What the exercise asks =>
Scan the data beneath this task and copy each line that includes "unchanged".

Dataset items

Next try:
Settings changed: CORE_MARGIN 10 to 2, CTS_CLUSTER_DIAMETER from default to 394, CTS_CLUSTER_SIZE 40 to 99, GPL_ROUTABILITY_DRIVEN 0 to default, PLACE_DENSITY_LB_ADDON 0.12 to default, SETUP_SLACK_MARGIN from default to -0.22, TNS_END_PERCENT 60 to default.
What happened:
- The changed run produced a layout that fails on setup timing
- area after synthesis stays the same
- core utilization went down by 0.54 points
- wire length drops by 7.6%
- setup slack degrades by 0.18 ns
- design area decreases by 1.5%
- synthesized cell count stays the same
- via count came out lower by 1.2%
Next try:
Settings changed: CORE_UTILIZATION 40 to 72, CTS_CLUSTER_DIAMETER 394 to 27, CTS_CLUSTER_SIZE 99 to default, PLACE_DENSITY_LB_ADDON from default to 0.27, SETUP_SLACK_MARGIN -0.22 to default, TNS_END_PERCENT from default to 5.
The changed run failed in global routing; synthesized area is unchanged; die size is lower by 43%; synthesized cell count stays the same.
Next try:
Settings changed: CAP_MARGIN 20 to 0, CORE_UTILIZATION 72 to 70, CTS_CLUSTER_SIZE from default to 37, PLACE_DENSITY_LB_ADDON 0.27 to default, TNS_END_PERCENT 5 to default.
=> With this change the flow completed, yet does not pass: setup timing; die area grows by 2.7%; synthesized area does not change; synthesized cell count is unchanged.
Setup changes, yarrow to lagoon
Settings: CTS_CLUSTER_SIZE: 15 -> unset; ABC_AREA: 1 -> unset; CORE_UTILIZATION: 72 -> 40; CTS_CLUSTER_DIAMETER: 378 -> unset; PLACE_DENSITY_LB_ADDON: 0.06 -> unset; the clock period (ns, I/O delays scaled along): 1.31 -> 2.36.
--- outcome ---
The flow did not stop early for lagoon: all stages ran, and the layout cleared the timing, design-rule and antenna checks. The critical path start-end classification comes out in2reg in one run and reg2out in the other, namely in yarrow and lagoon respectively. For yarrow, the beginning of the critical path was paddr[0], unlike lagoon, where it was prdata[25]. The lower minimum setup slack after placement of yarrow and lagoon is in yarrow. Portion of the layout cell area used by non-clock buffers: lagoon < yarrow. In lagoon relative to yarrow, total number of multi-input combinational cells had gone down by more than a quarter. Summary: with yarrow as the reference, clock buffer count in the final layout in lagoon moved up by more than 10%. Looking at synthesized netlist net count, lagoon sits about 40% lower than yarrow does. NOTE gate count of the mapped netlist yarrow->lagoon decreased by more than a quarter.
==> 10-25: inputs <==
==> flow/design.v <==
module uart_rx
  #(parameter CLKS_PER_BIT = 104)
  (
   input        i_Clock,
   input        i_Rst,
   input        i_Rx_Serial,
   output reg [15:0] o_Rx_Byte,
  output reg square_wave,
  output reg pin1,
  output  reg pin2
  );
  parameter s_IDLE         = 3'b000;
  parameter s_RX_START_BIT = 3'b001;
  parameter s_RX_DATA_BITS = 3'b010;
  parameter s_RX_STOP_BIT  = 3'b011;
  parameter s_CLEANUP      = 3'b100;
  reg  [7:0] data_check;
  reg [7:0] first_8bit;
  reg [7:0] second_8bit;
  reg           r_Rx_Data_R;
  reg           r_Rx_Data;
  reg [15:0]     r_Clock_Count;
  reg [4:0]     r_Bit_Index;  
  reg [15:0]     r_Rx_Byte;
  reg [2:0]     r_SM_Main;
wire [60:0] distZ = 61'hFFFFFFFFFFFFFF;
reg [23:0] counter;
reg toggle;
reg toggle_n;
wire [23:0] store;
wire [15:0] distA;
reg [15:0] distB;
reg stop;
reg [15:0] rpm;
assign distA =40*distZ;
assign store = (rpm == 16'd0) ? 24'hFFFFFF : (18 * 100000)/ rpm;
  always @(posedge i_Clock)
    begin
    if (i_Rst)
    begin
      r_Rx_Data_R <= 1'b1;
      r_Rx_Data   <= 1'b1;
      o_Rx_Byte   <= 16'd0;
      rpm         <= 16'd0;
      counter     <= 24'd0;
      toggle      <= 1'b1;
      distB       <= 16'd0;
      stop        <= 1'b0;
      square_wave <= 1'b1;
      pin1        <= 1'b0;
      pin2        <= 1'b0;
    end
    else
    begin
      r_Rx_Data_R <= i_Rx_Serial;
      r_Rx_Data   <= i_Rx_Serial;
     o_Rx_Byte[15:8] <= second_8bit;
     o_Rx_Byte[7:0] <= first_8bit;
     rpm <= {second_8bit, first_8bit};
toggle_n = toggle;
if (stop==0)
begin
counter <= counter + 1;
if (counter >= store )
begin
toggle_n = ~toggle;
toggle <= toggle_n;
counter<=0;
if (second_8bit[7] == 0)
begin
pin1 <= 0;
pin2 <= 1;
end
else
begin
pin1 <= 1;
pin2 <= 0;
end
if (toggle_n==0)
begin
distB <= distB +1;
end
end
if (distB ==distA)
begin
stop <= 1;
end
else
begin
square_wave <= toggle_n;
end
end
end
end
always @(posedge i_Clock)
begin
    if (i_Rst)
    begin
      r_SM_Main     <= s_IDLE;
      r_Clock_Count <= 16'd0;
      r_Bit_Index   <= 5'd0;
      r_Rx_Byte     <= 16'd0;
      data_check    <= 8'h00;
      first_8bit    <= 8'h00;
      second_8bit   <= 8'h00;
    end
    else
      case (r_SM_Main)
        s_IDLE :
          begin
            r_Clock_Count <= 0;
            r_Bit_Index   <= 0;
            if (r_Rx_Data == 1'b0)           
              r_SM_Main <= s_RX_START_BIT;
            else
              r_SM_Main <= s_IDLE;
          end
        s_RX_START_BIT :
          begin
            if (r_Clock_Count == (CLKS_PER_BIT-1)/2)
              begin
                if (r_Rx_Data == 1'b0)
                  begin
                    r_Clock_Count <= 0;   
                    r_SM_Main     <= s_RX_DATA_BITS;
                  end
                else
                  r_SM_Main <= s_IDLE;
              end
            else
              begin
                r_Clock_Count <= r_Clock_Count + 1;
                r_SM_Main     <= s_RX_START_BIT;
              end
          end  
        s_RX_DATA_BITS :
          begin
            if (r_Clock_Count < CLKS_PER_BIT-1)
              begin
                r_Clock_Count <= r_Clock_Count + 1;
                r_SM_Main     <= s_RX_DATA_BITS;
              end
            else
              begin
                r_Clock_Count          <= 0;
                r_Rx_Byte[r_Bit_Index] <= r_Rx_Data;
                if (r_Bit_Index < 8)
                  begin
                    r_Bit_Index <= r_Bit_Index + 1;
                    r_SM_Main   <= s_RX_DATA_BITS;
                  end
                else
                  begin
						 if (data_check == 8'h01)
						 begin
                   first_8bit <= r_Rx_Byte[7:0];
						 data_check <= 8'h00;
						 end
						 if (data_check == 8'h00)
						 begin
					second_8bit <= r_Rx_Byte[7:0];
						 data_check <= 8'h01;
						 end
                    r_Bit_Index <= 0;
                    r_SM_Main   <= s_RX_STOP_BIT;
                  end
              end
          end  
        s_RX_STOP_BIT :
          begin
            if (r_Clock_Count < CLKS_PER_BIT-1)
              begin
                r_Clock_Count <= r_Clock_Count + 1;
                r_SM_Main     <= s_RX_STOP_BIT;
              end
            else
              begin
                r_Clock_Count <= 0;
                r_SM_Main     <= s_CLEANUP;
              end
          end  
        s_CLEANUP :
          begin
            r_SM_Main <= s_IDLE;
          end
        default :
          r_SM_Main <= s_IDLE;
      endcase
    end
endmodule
* * *
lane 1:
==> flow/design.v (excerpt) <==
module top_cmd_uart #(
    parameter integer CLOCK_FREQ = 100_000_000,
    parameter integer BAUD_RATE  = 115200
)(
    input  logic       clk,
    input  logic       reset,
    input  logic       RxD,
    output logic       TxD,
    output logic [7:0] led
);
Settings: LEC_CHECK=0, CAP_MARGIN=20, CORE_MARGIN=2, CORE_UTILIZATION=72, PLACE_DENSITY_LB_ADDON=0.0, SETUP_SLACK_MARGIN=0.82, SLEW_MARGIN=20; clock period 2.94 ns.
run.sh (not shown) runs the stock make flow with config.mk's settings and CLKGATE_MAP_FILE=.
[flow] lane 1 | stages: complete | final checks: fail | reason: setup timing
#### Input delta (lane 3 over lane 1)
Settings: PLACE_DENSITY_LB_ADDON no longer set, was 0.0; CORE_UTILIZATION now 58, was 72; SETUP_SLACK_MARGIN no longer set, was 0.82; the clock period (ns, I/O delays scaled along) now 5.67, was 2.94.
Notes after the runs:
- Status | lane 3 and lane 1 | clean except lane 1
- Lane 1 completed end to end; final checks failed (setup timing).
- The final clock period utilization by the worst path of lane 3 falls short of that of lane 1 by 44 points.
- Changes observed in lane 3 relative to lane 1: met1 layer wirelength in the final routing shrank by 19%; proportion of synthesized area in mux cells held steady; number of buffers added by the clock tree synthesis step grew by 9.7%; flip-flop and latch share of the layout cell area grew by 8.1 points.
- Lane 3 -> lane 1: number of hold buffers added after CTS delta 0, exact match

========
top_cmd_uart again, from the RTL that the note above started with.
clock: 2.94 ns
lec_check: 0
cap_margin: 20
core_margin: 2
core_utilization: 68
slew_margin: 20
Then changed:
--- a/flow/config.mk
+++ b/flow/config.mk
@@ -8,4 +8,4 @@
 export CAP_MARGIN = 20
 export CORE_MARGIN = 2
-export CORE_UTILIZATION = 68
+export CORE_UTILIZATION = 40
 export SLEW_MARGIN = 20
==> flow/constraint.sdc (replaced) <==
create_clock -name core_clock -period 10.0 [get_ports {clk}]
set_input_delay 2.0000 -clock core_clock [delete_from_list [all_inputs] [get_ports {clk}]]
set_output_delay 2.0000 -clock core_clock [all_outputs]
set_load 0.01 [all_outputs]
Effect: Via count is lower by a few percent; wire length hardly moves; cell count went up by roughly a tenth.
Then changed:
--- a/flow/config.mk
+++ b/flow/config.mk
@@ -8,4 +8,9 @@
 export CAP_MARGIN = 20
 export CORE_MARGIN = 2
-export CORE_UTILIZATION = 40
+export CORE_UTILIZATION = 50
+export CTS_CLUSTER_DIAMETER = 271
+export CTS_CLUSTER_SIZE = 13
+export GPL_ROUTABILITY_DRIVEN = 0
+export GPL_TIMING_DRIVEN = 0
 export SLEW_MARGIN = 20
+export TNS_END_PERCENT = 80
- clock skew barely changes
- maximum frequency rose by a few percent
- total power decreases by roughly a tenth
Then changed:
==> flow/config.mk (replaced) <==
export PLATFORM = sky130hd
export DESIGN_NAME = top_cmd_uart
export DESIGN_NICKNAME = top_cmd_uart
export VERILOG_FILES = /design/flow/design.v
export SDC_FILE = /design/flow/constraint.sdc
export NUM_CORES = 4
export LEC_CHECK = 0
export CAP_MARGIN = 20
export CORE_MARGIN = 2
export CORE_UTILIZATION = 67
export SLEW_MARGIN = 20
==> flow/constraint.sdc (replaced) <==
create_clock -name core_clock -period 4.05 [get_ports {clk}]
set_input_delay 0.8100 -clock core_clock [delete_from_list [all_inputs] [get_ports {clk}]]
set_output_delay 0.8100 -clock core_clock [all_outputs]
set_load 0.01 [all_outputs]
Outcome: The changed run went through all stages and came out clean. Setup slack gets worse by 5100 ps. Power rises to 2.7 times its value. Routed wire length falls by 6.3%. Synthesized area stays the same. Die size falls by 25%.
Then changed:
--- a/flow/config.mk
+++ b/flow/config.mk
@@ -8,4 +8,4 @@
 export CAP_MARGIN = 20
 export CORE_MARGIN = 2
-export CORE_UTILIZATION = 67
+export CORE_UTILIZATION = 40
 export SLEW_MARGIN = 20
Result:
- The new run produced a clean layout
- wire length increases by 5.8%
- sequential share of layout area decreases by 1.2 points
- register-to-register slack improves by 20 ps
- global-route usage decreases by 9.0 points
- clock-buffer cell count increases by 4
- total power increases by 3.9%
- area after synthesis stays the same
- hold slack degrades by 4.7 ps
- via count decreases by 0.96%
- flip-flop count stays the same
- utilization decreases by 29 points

Result =>
The changed run failed in global routing; synthesized area is unchanged; die size is lower by 43%; synthesized cell count stays the same.
=> With this change the flow completed, yet does not pass: setup timing; die area grows by 2.7%; synthesized area does not change; synthesized cell count is unchanged.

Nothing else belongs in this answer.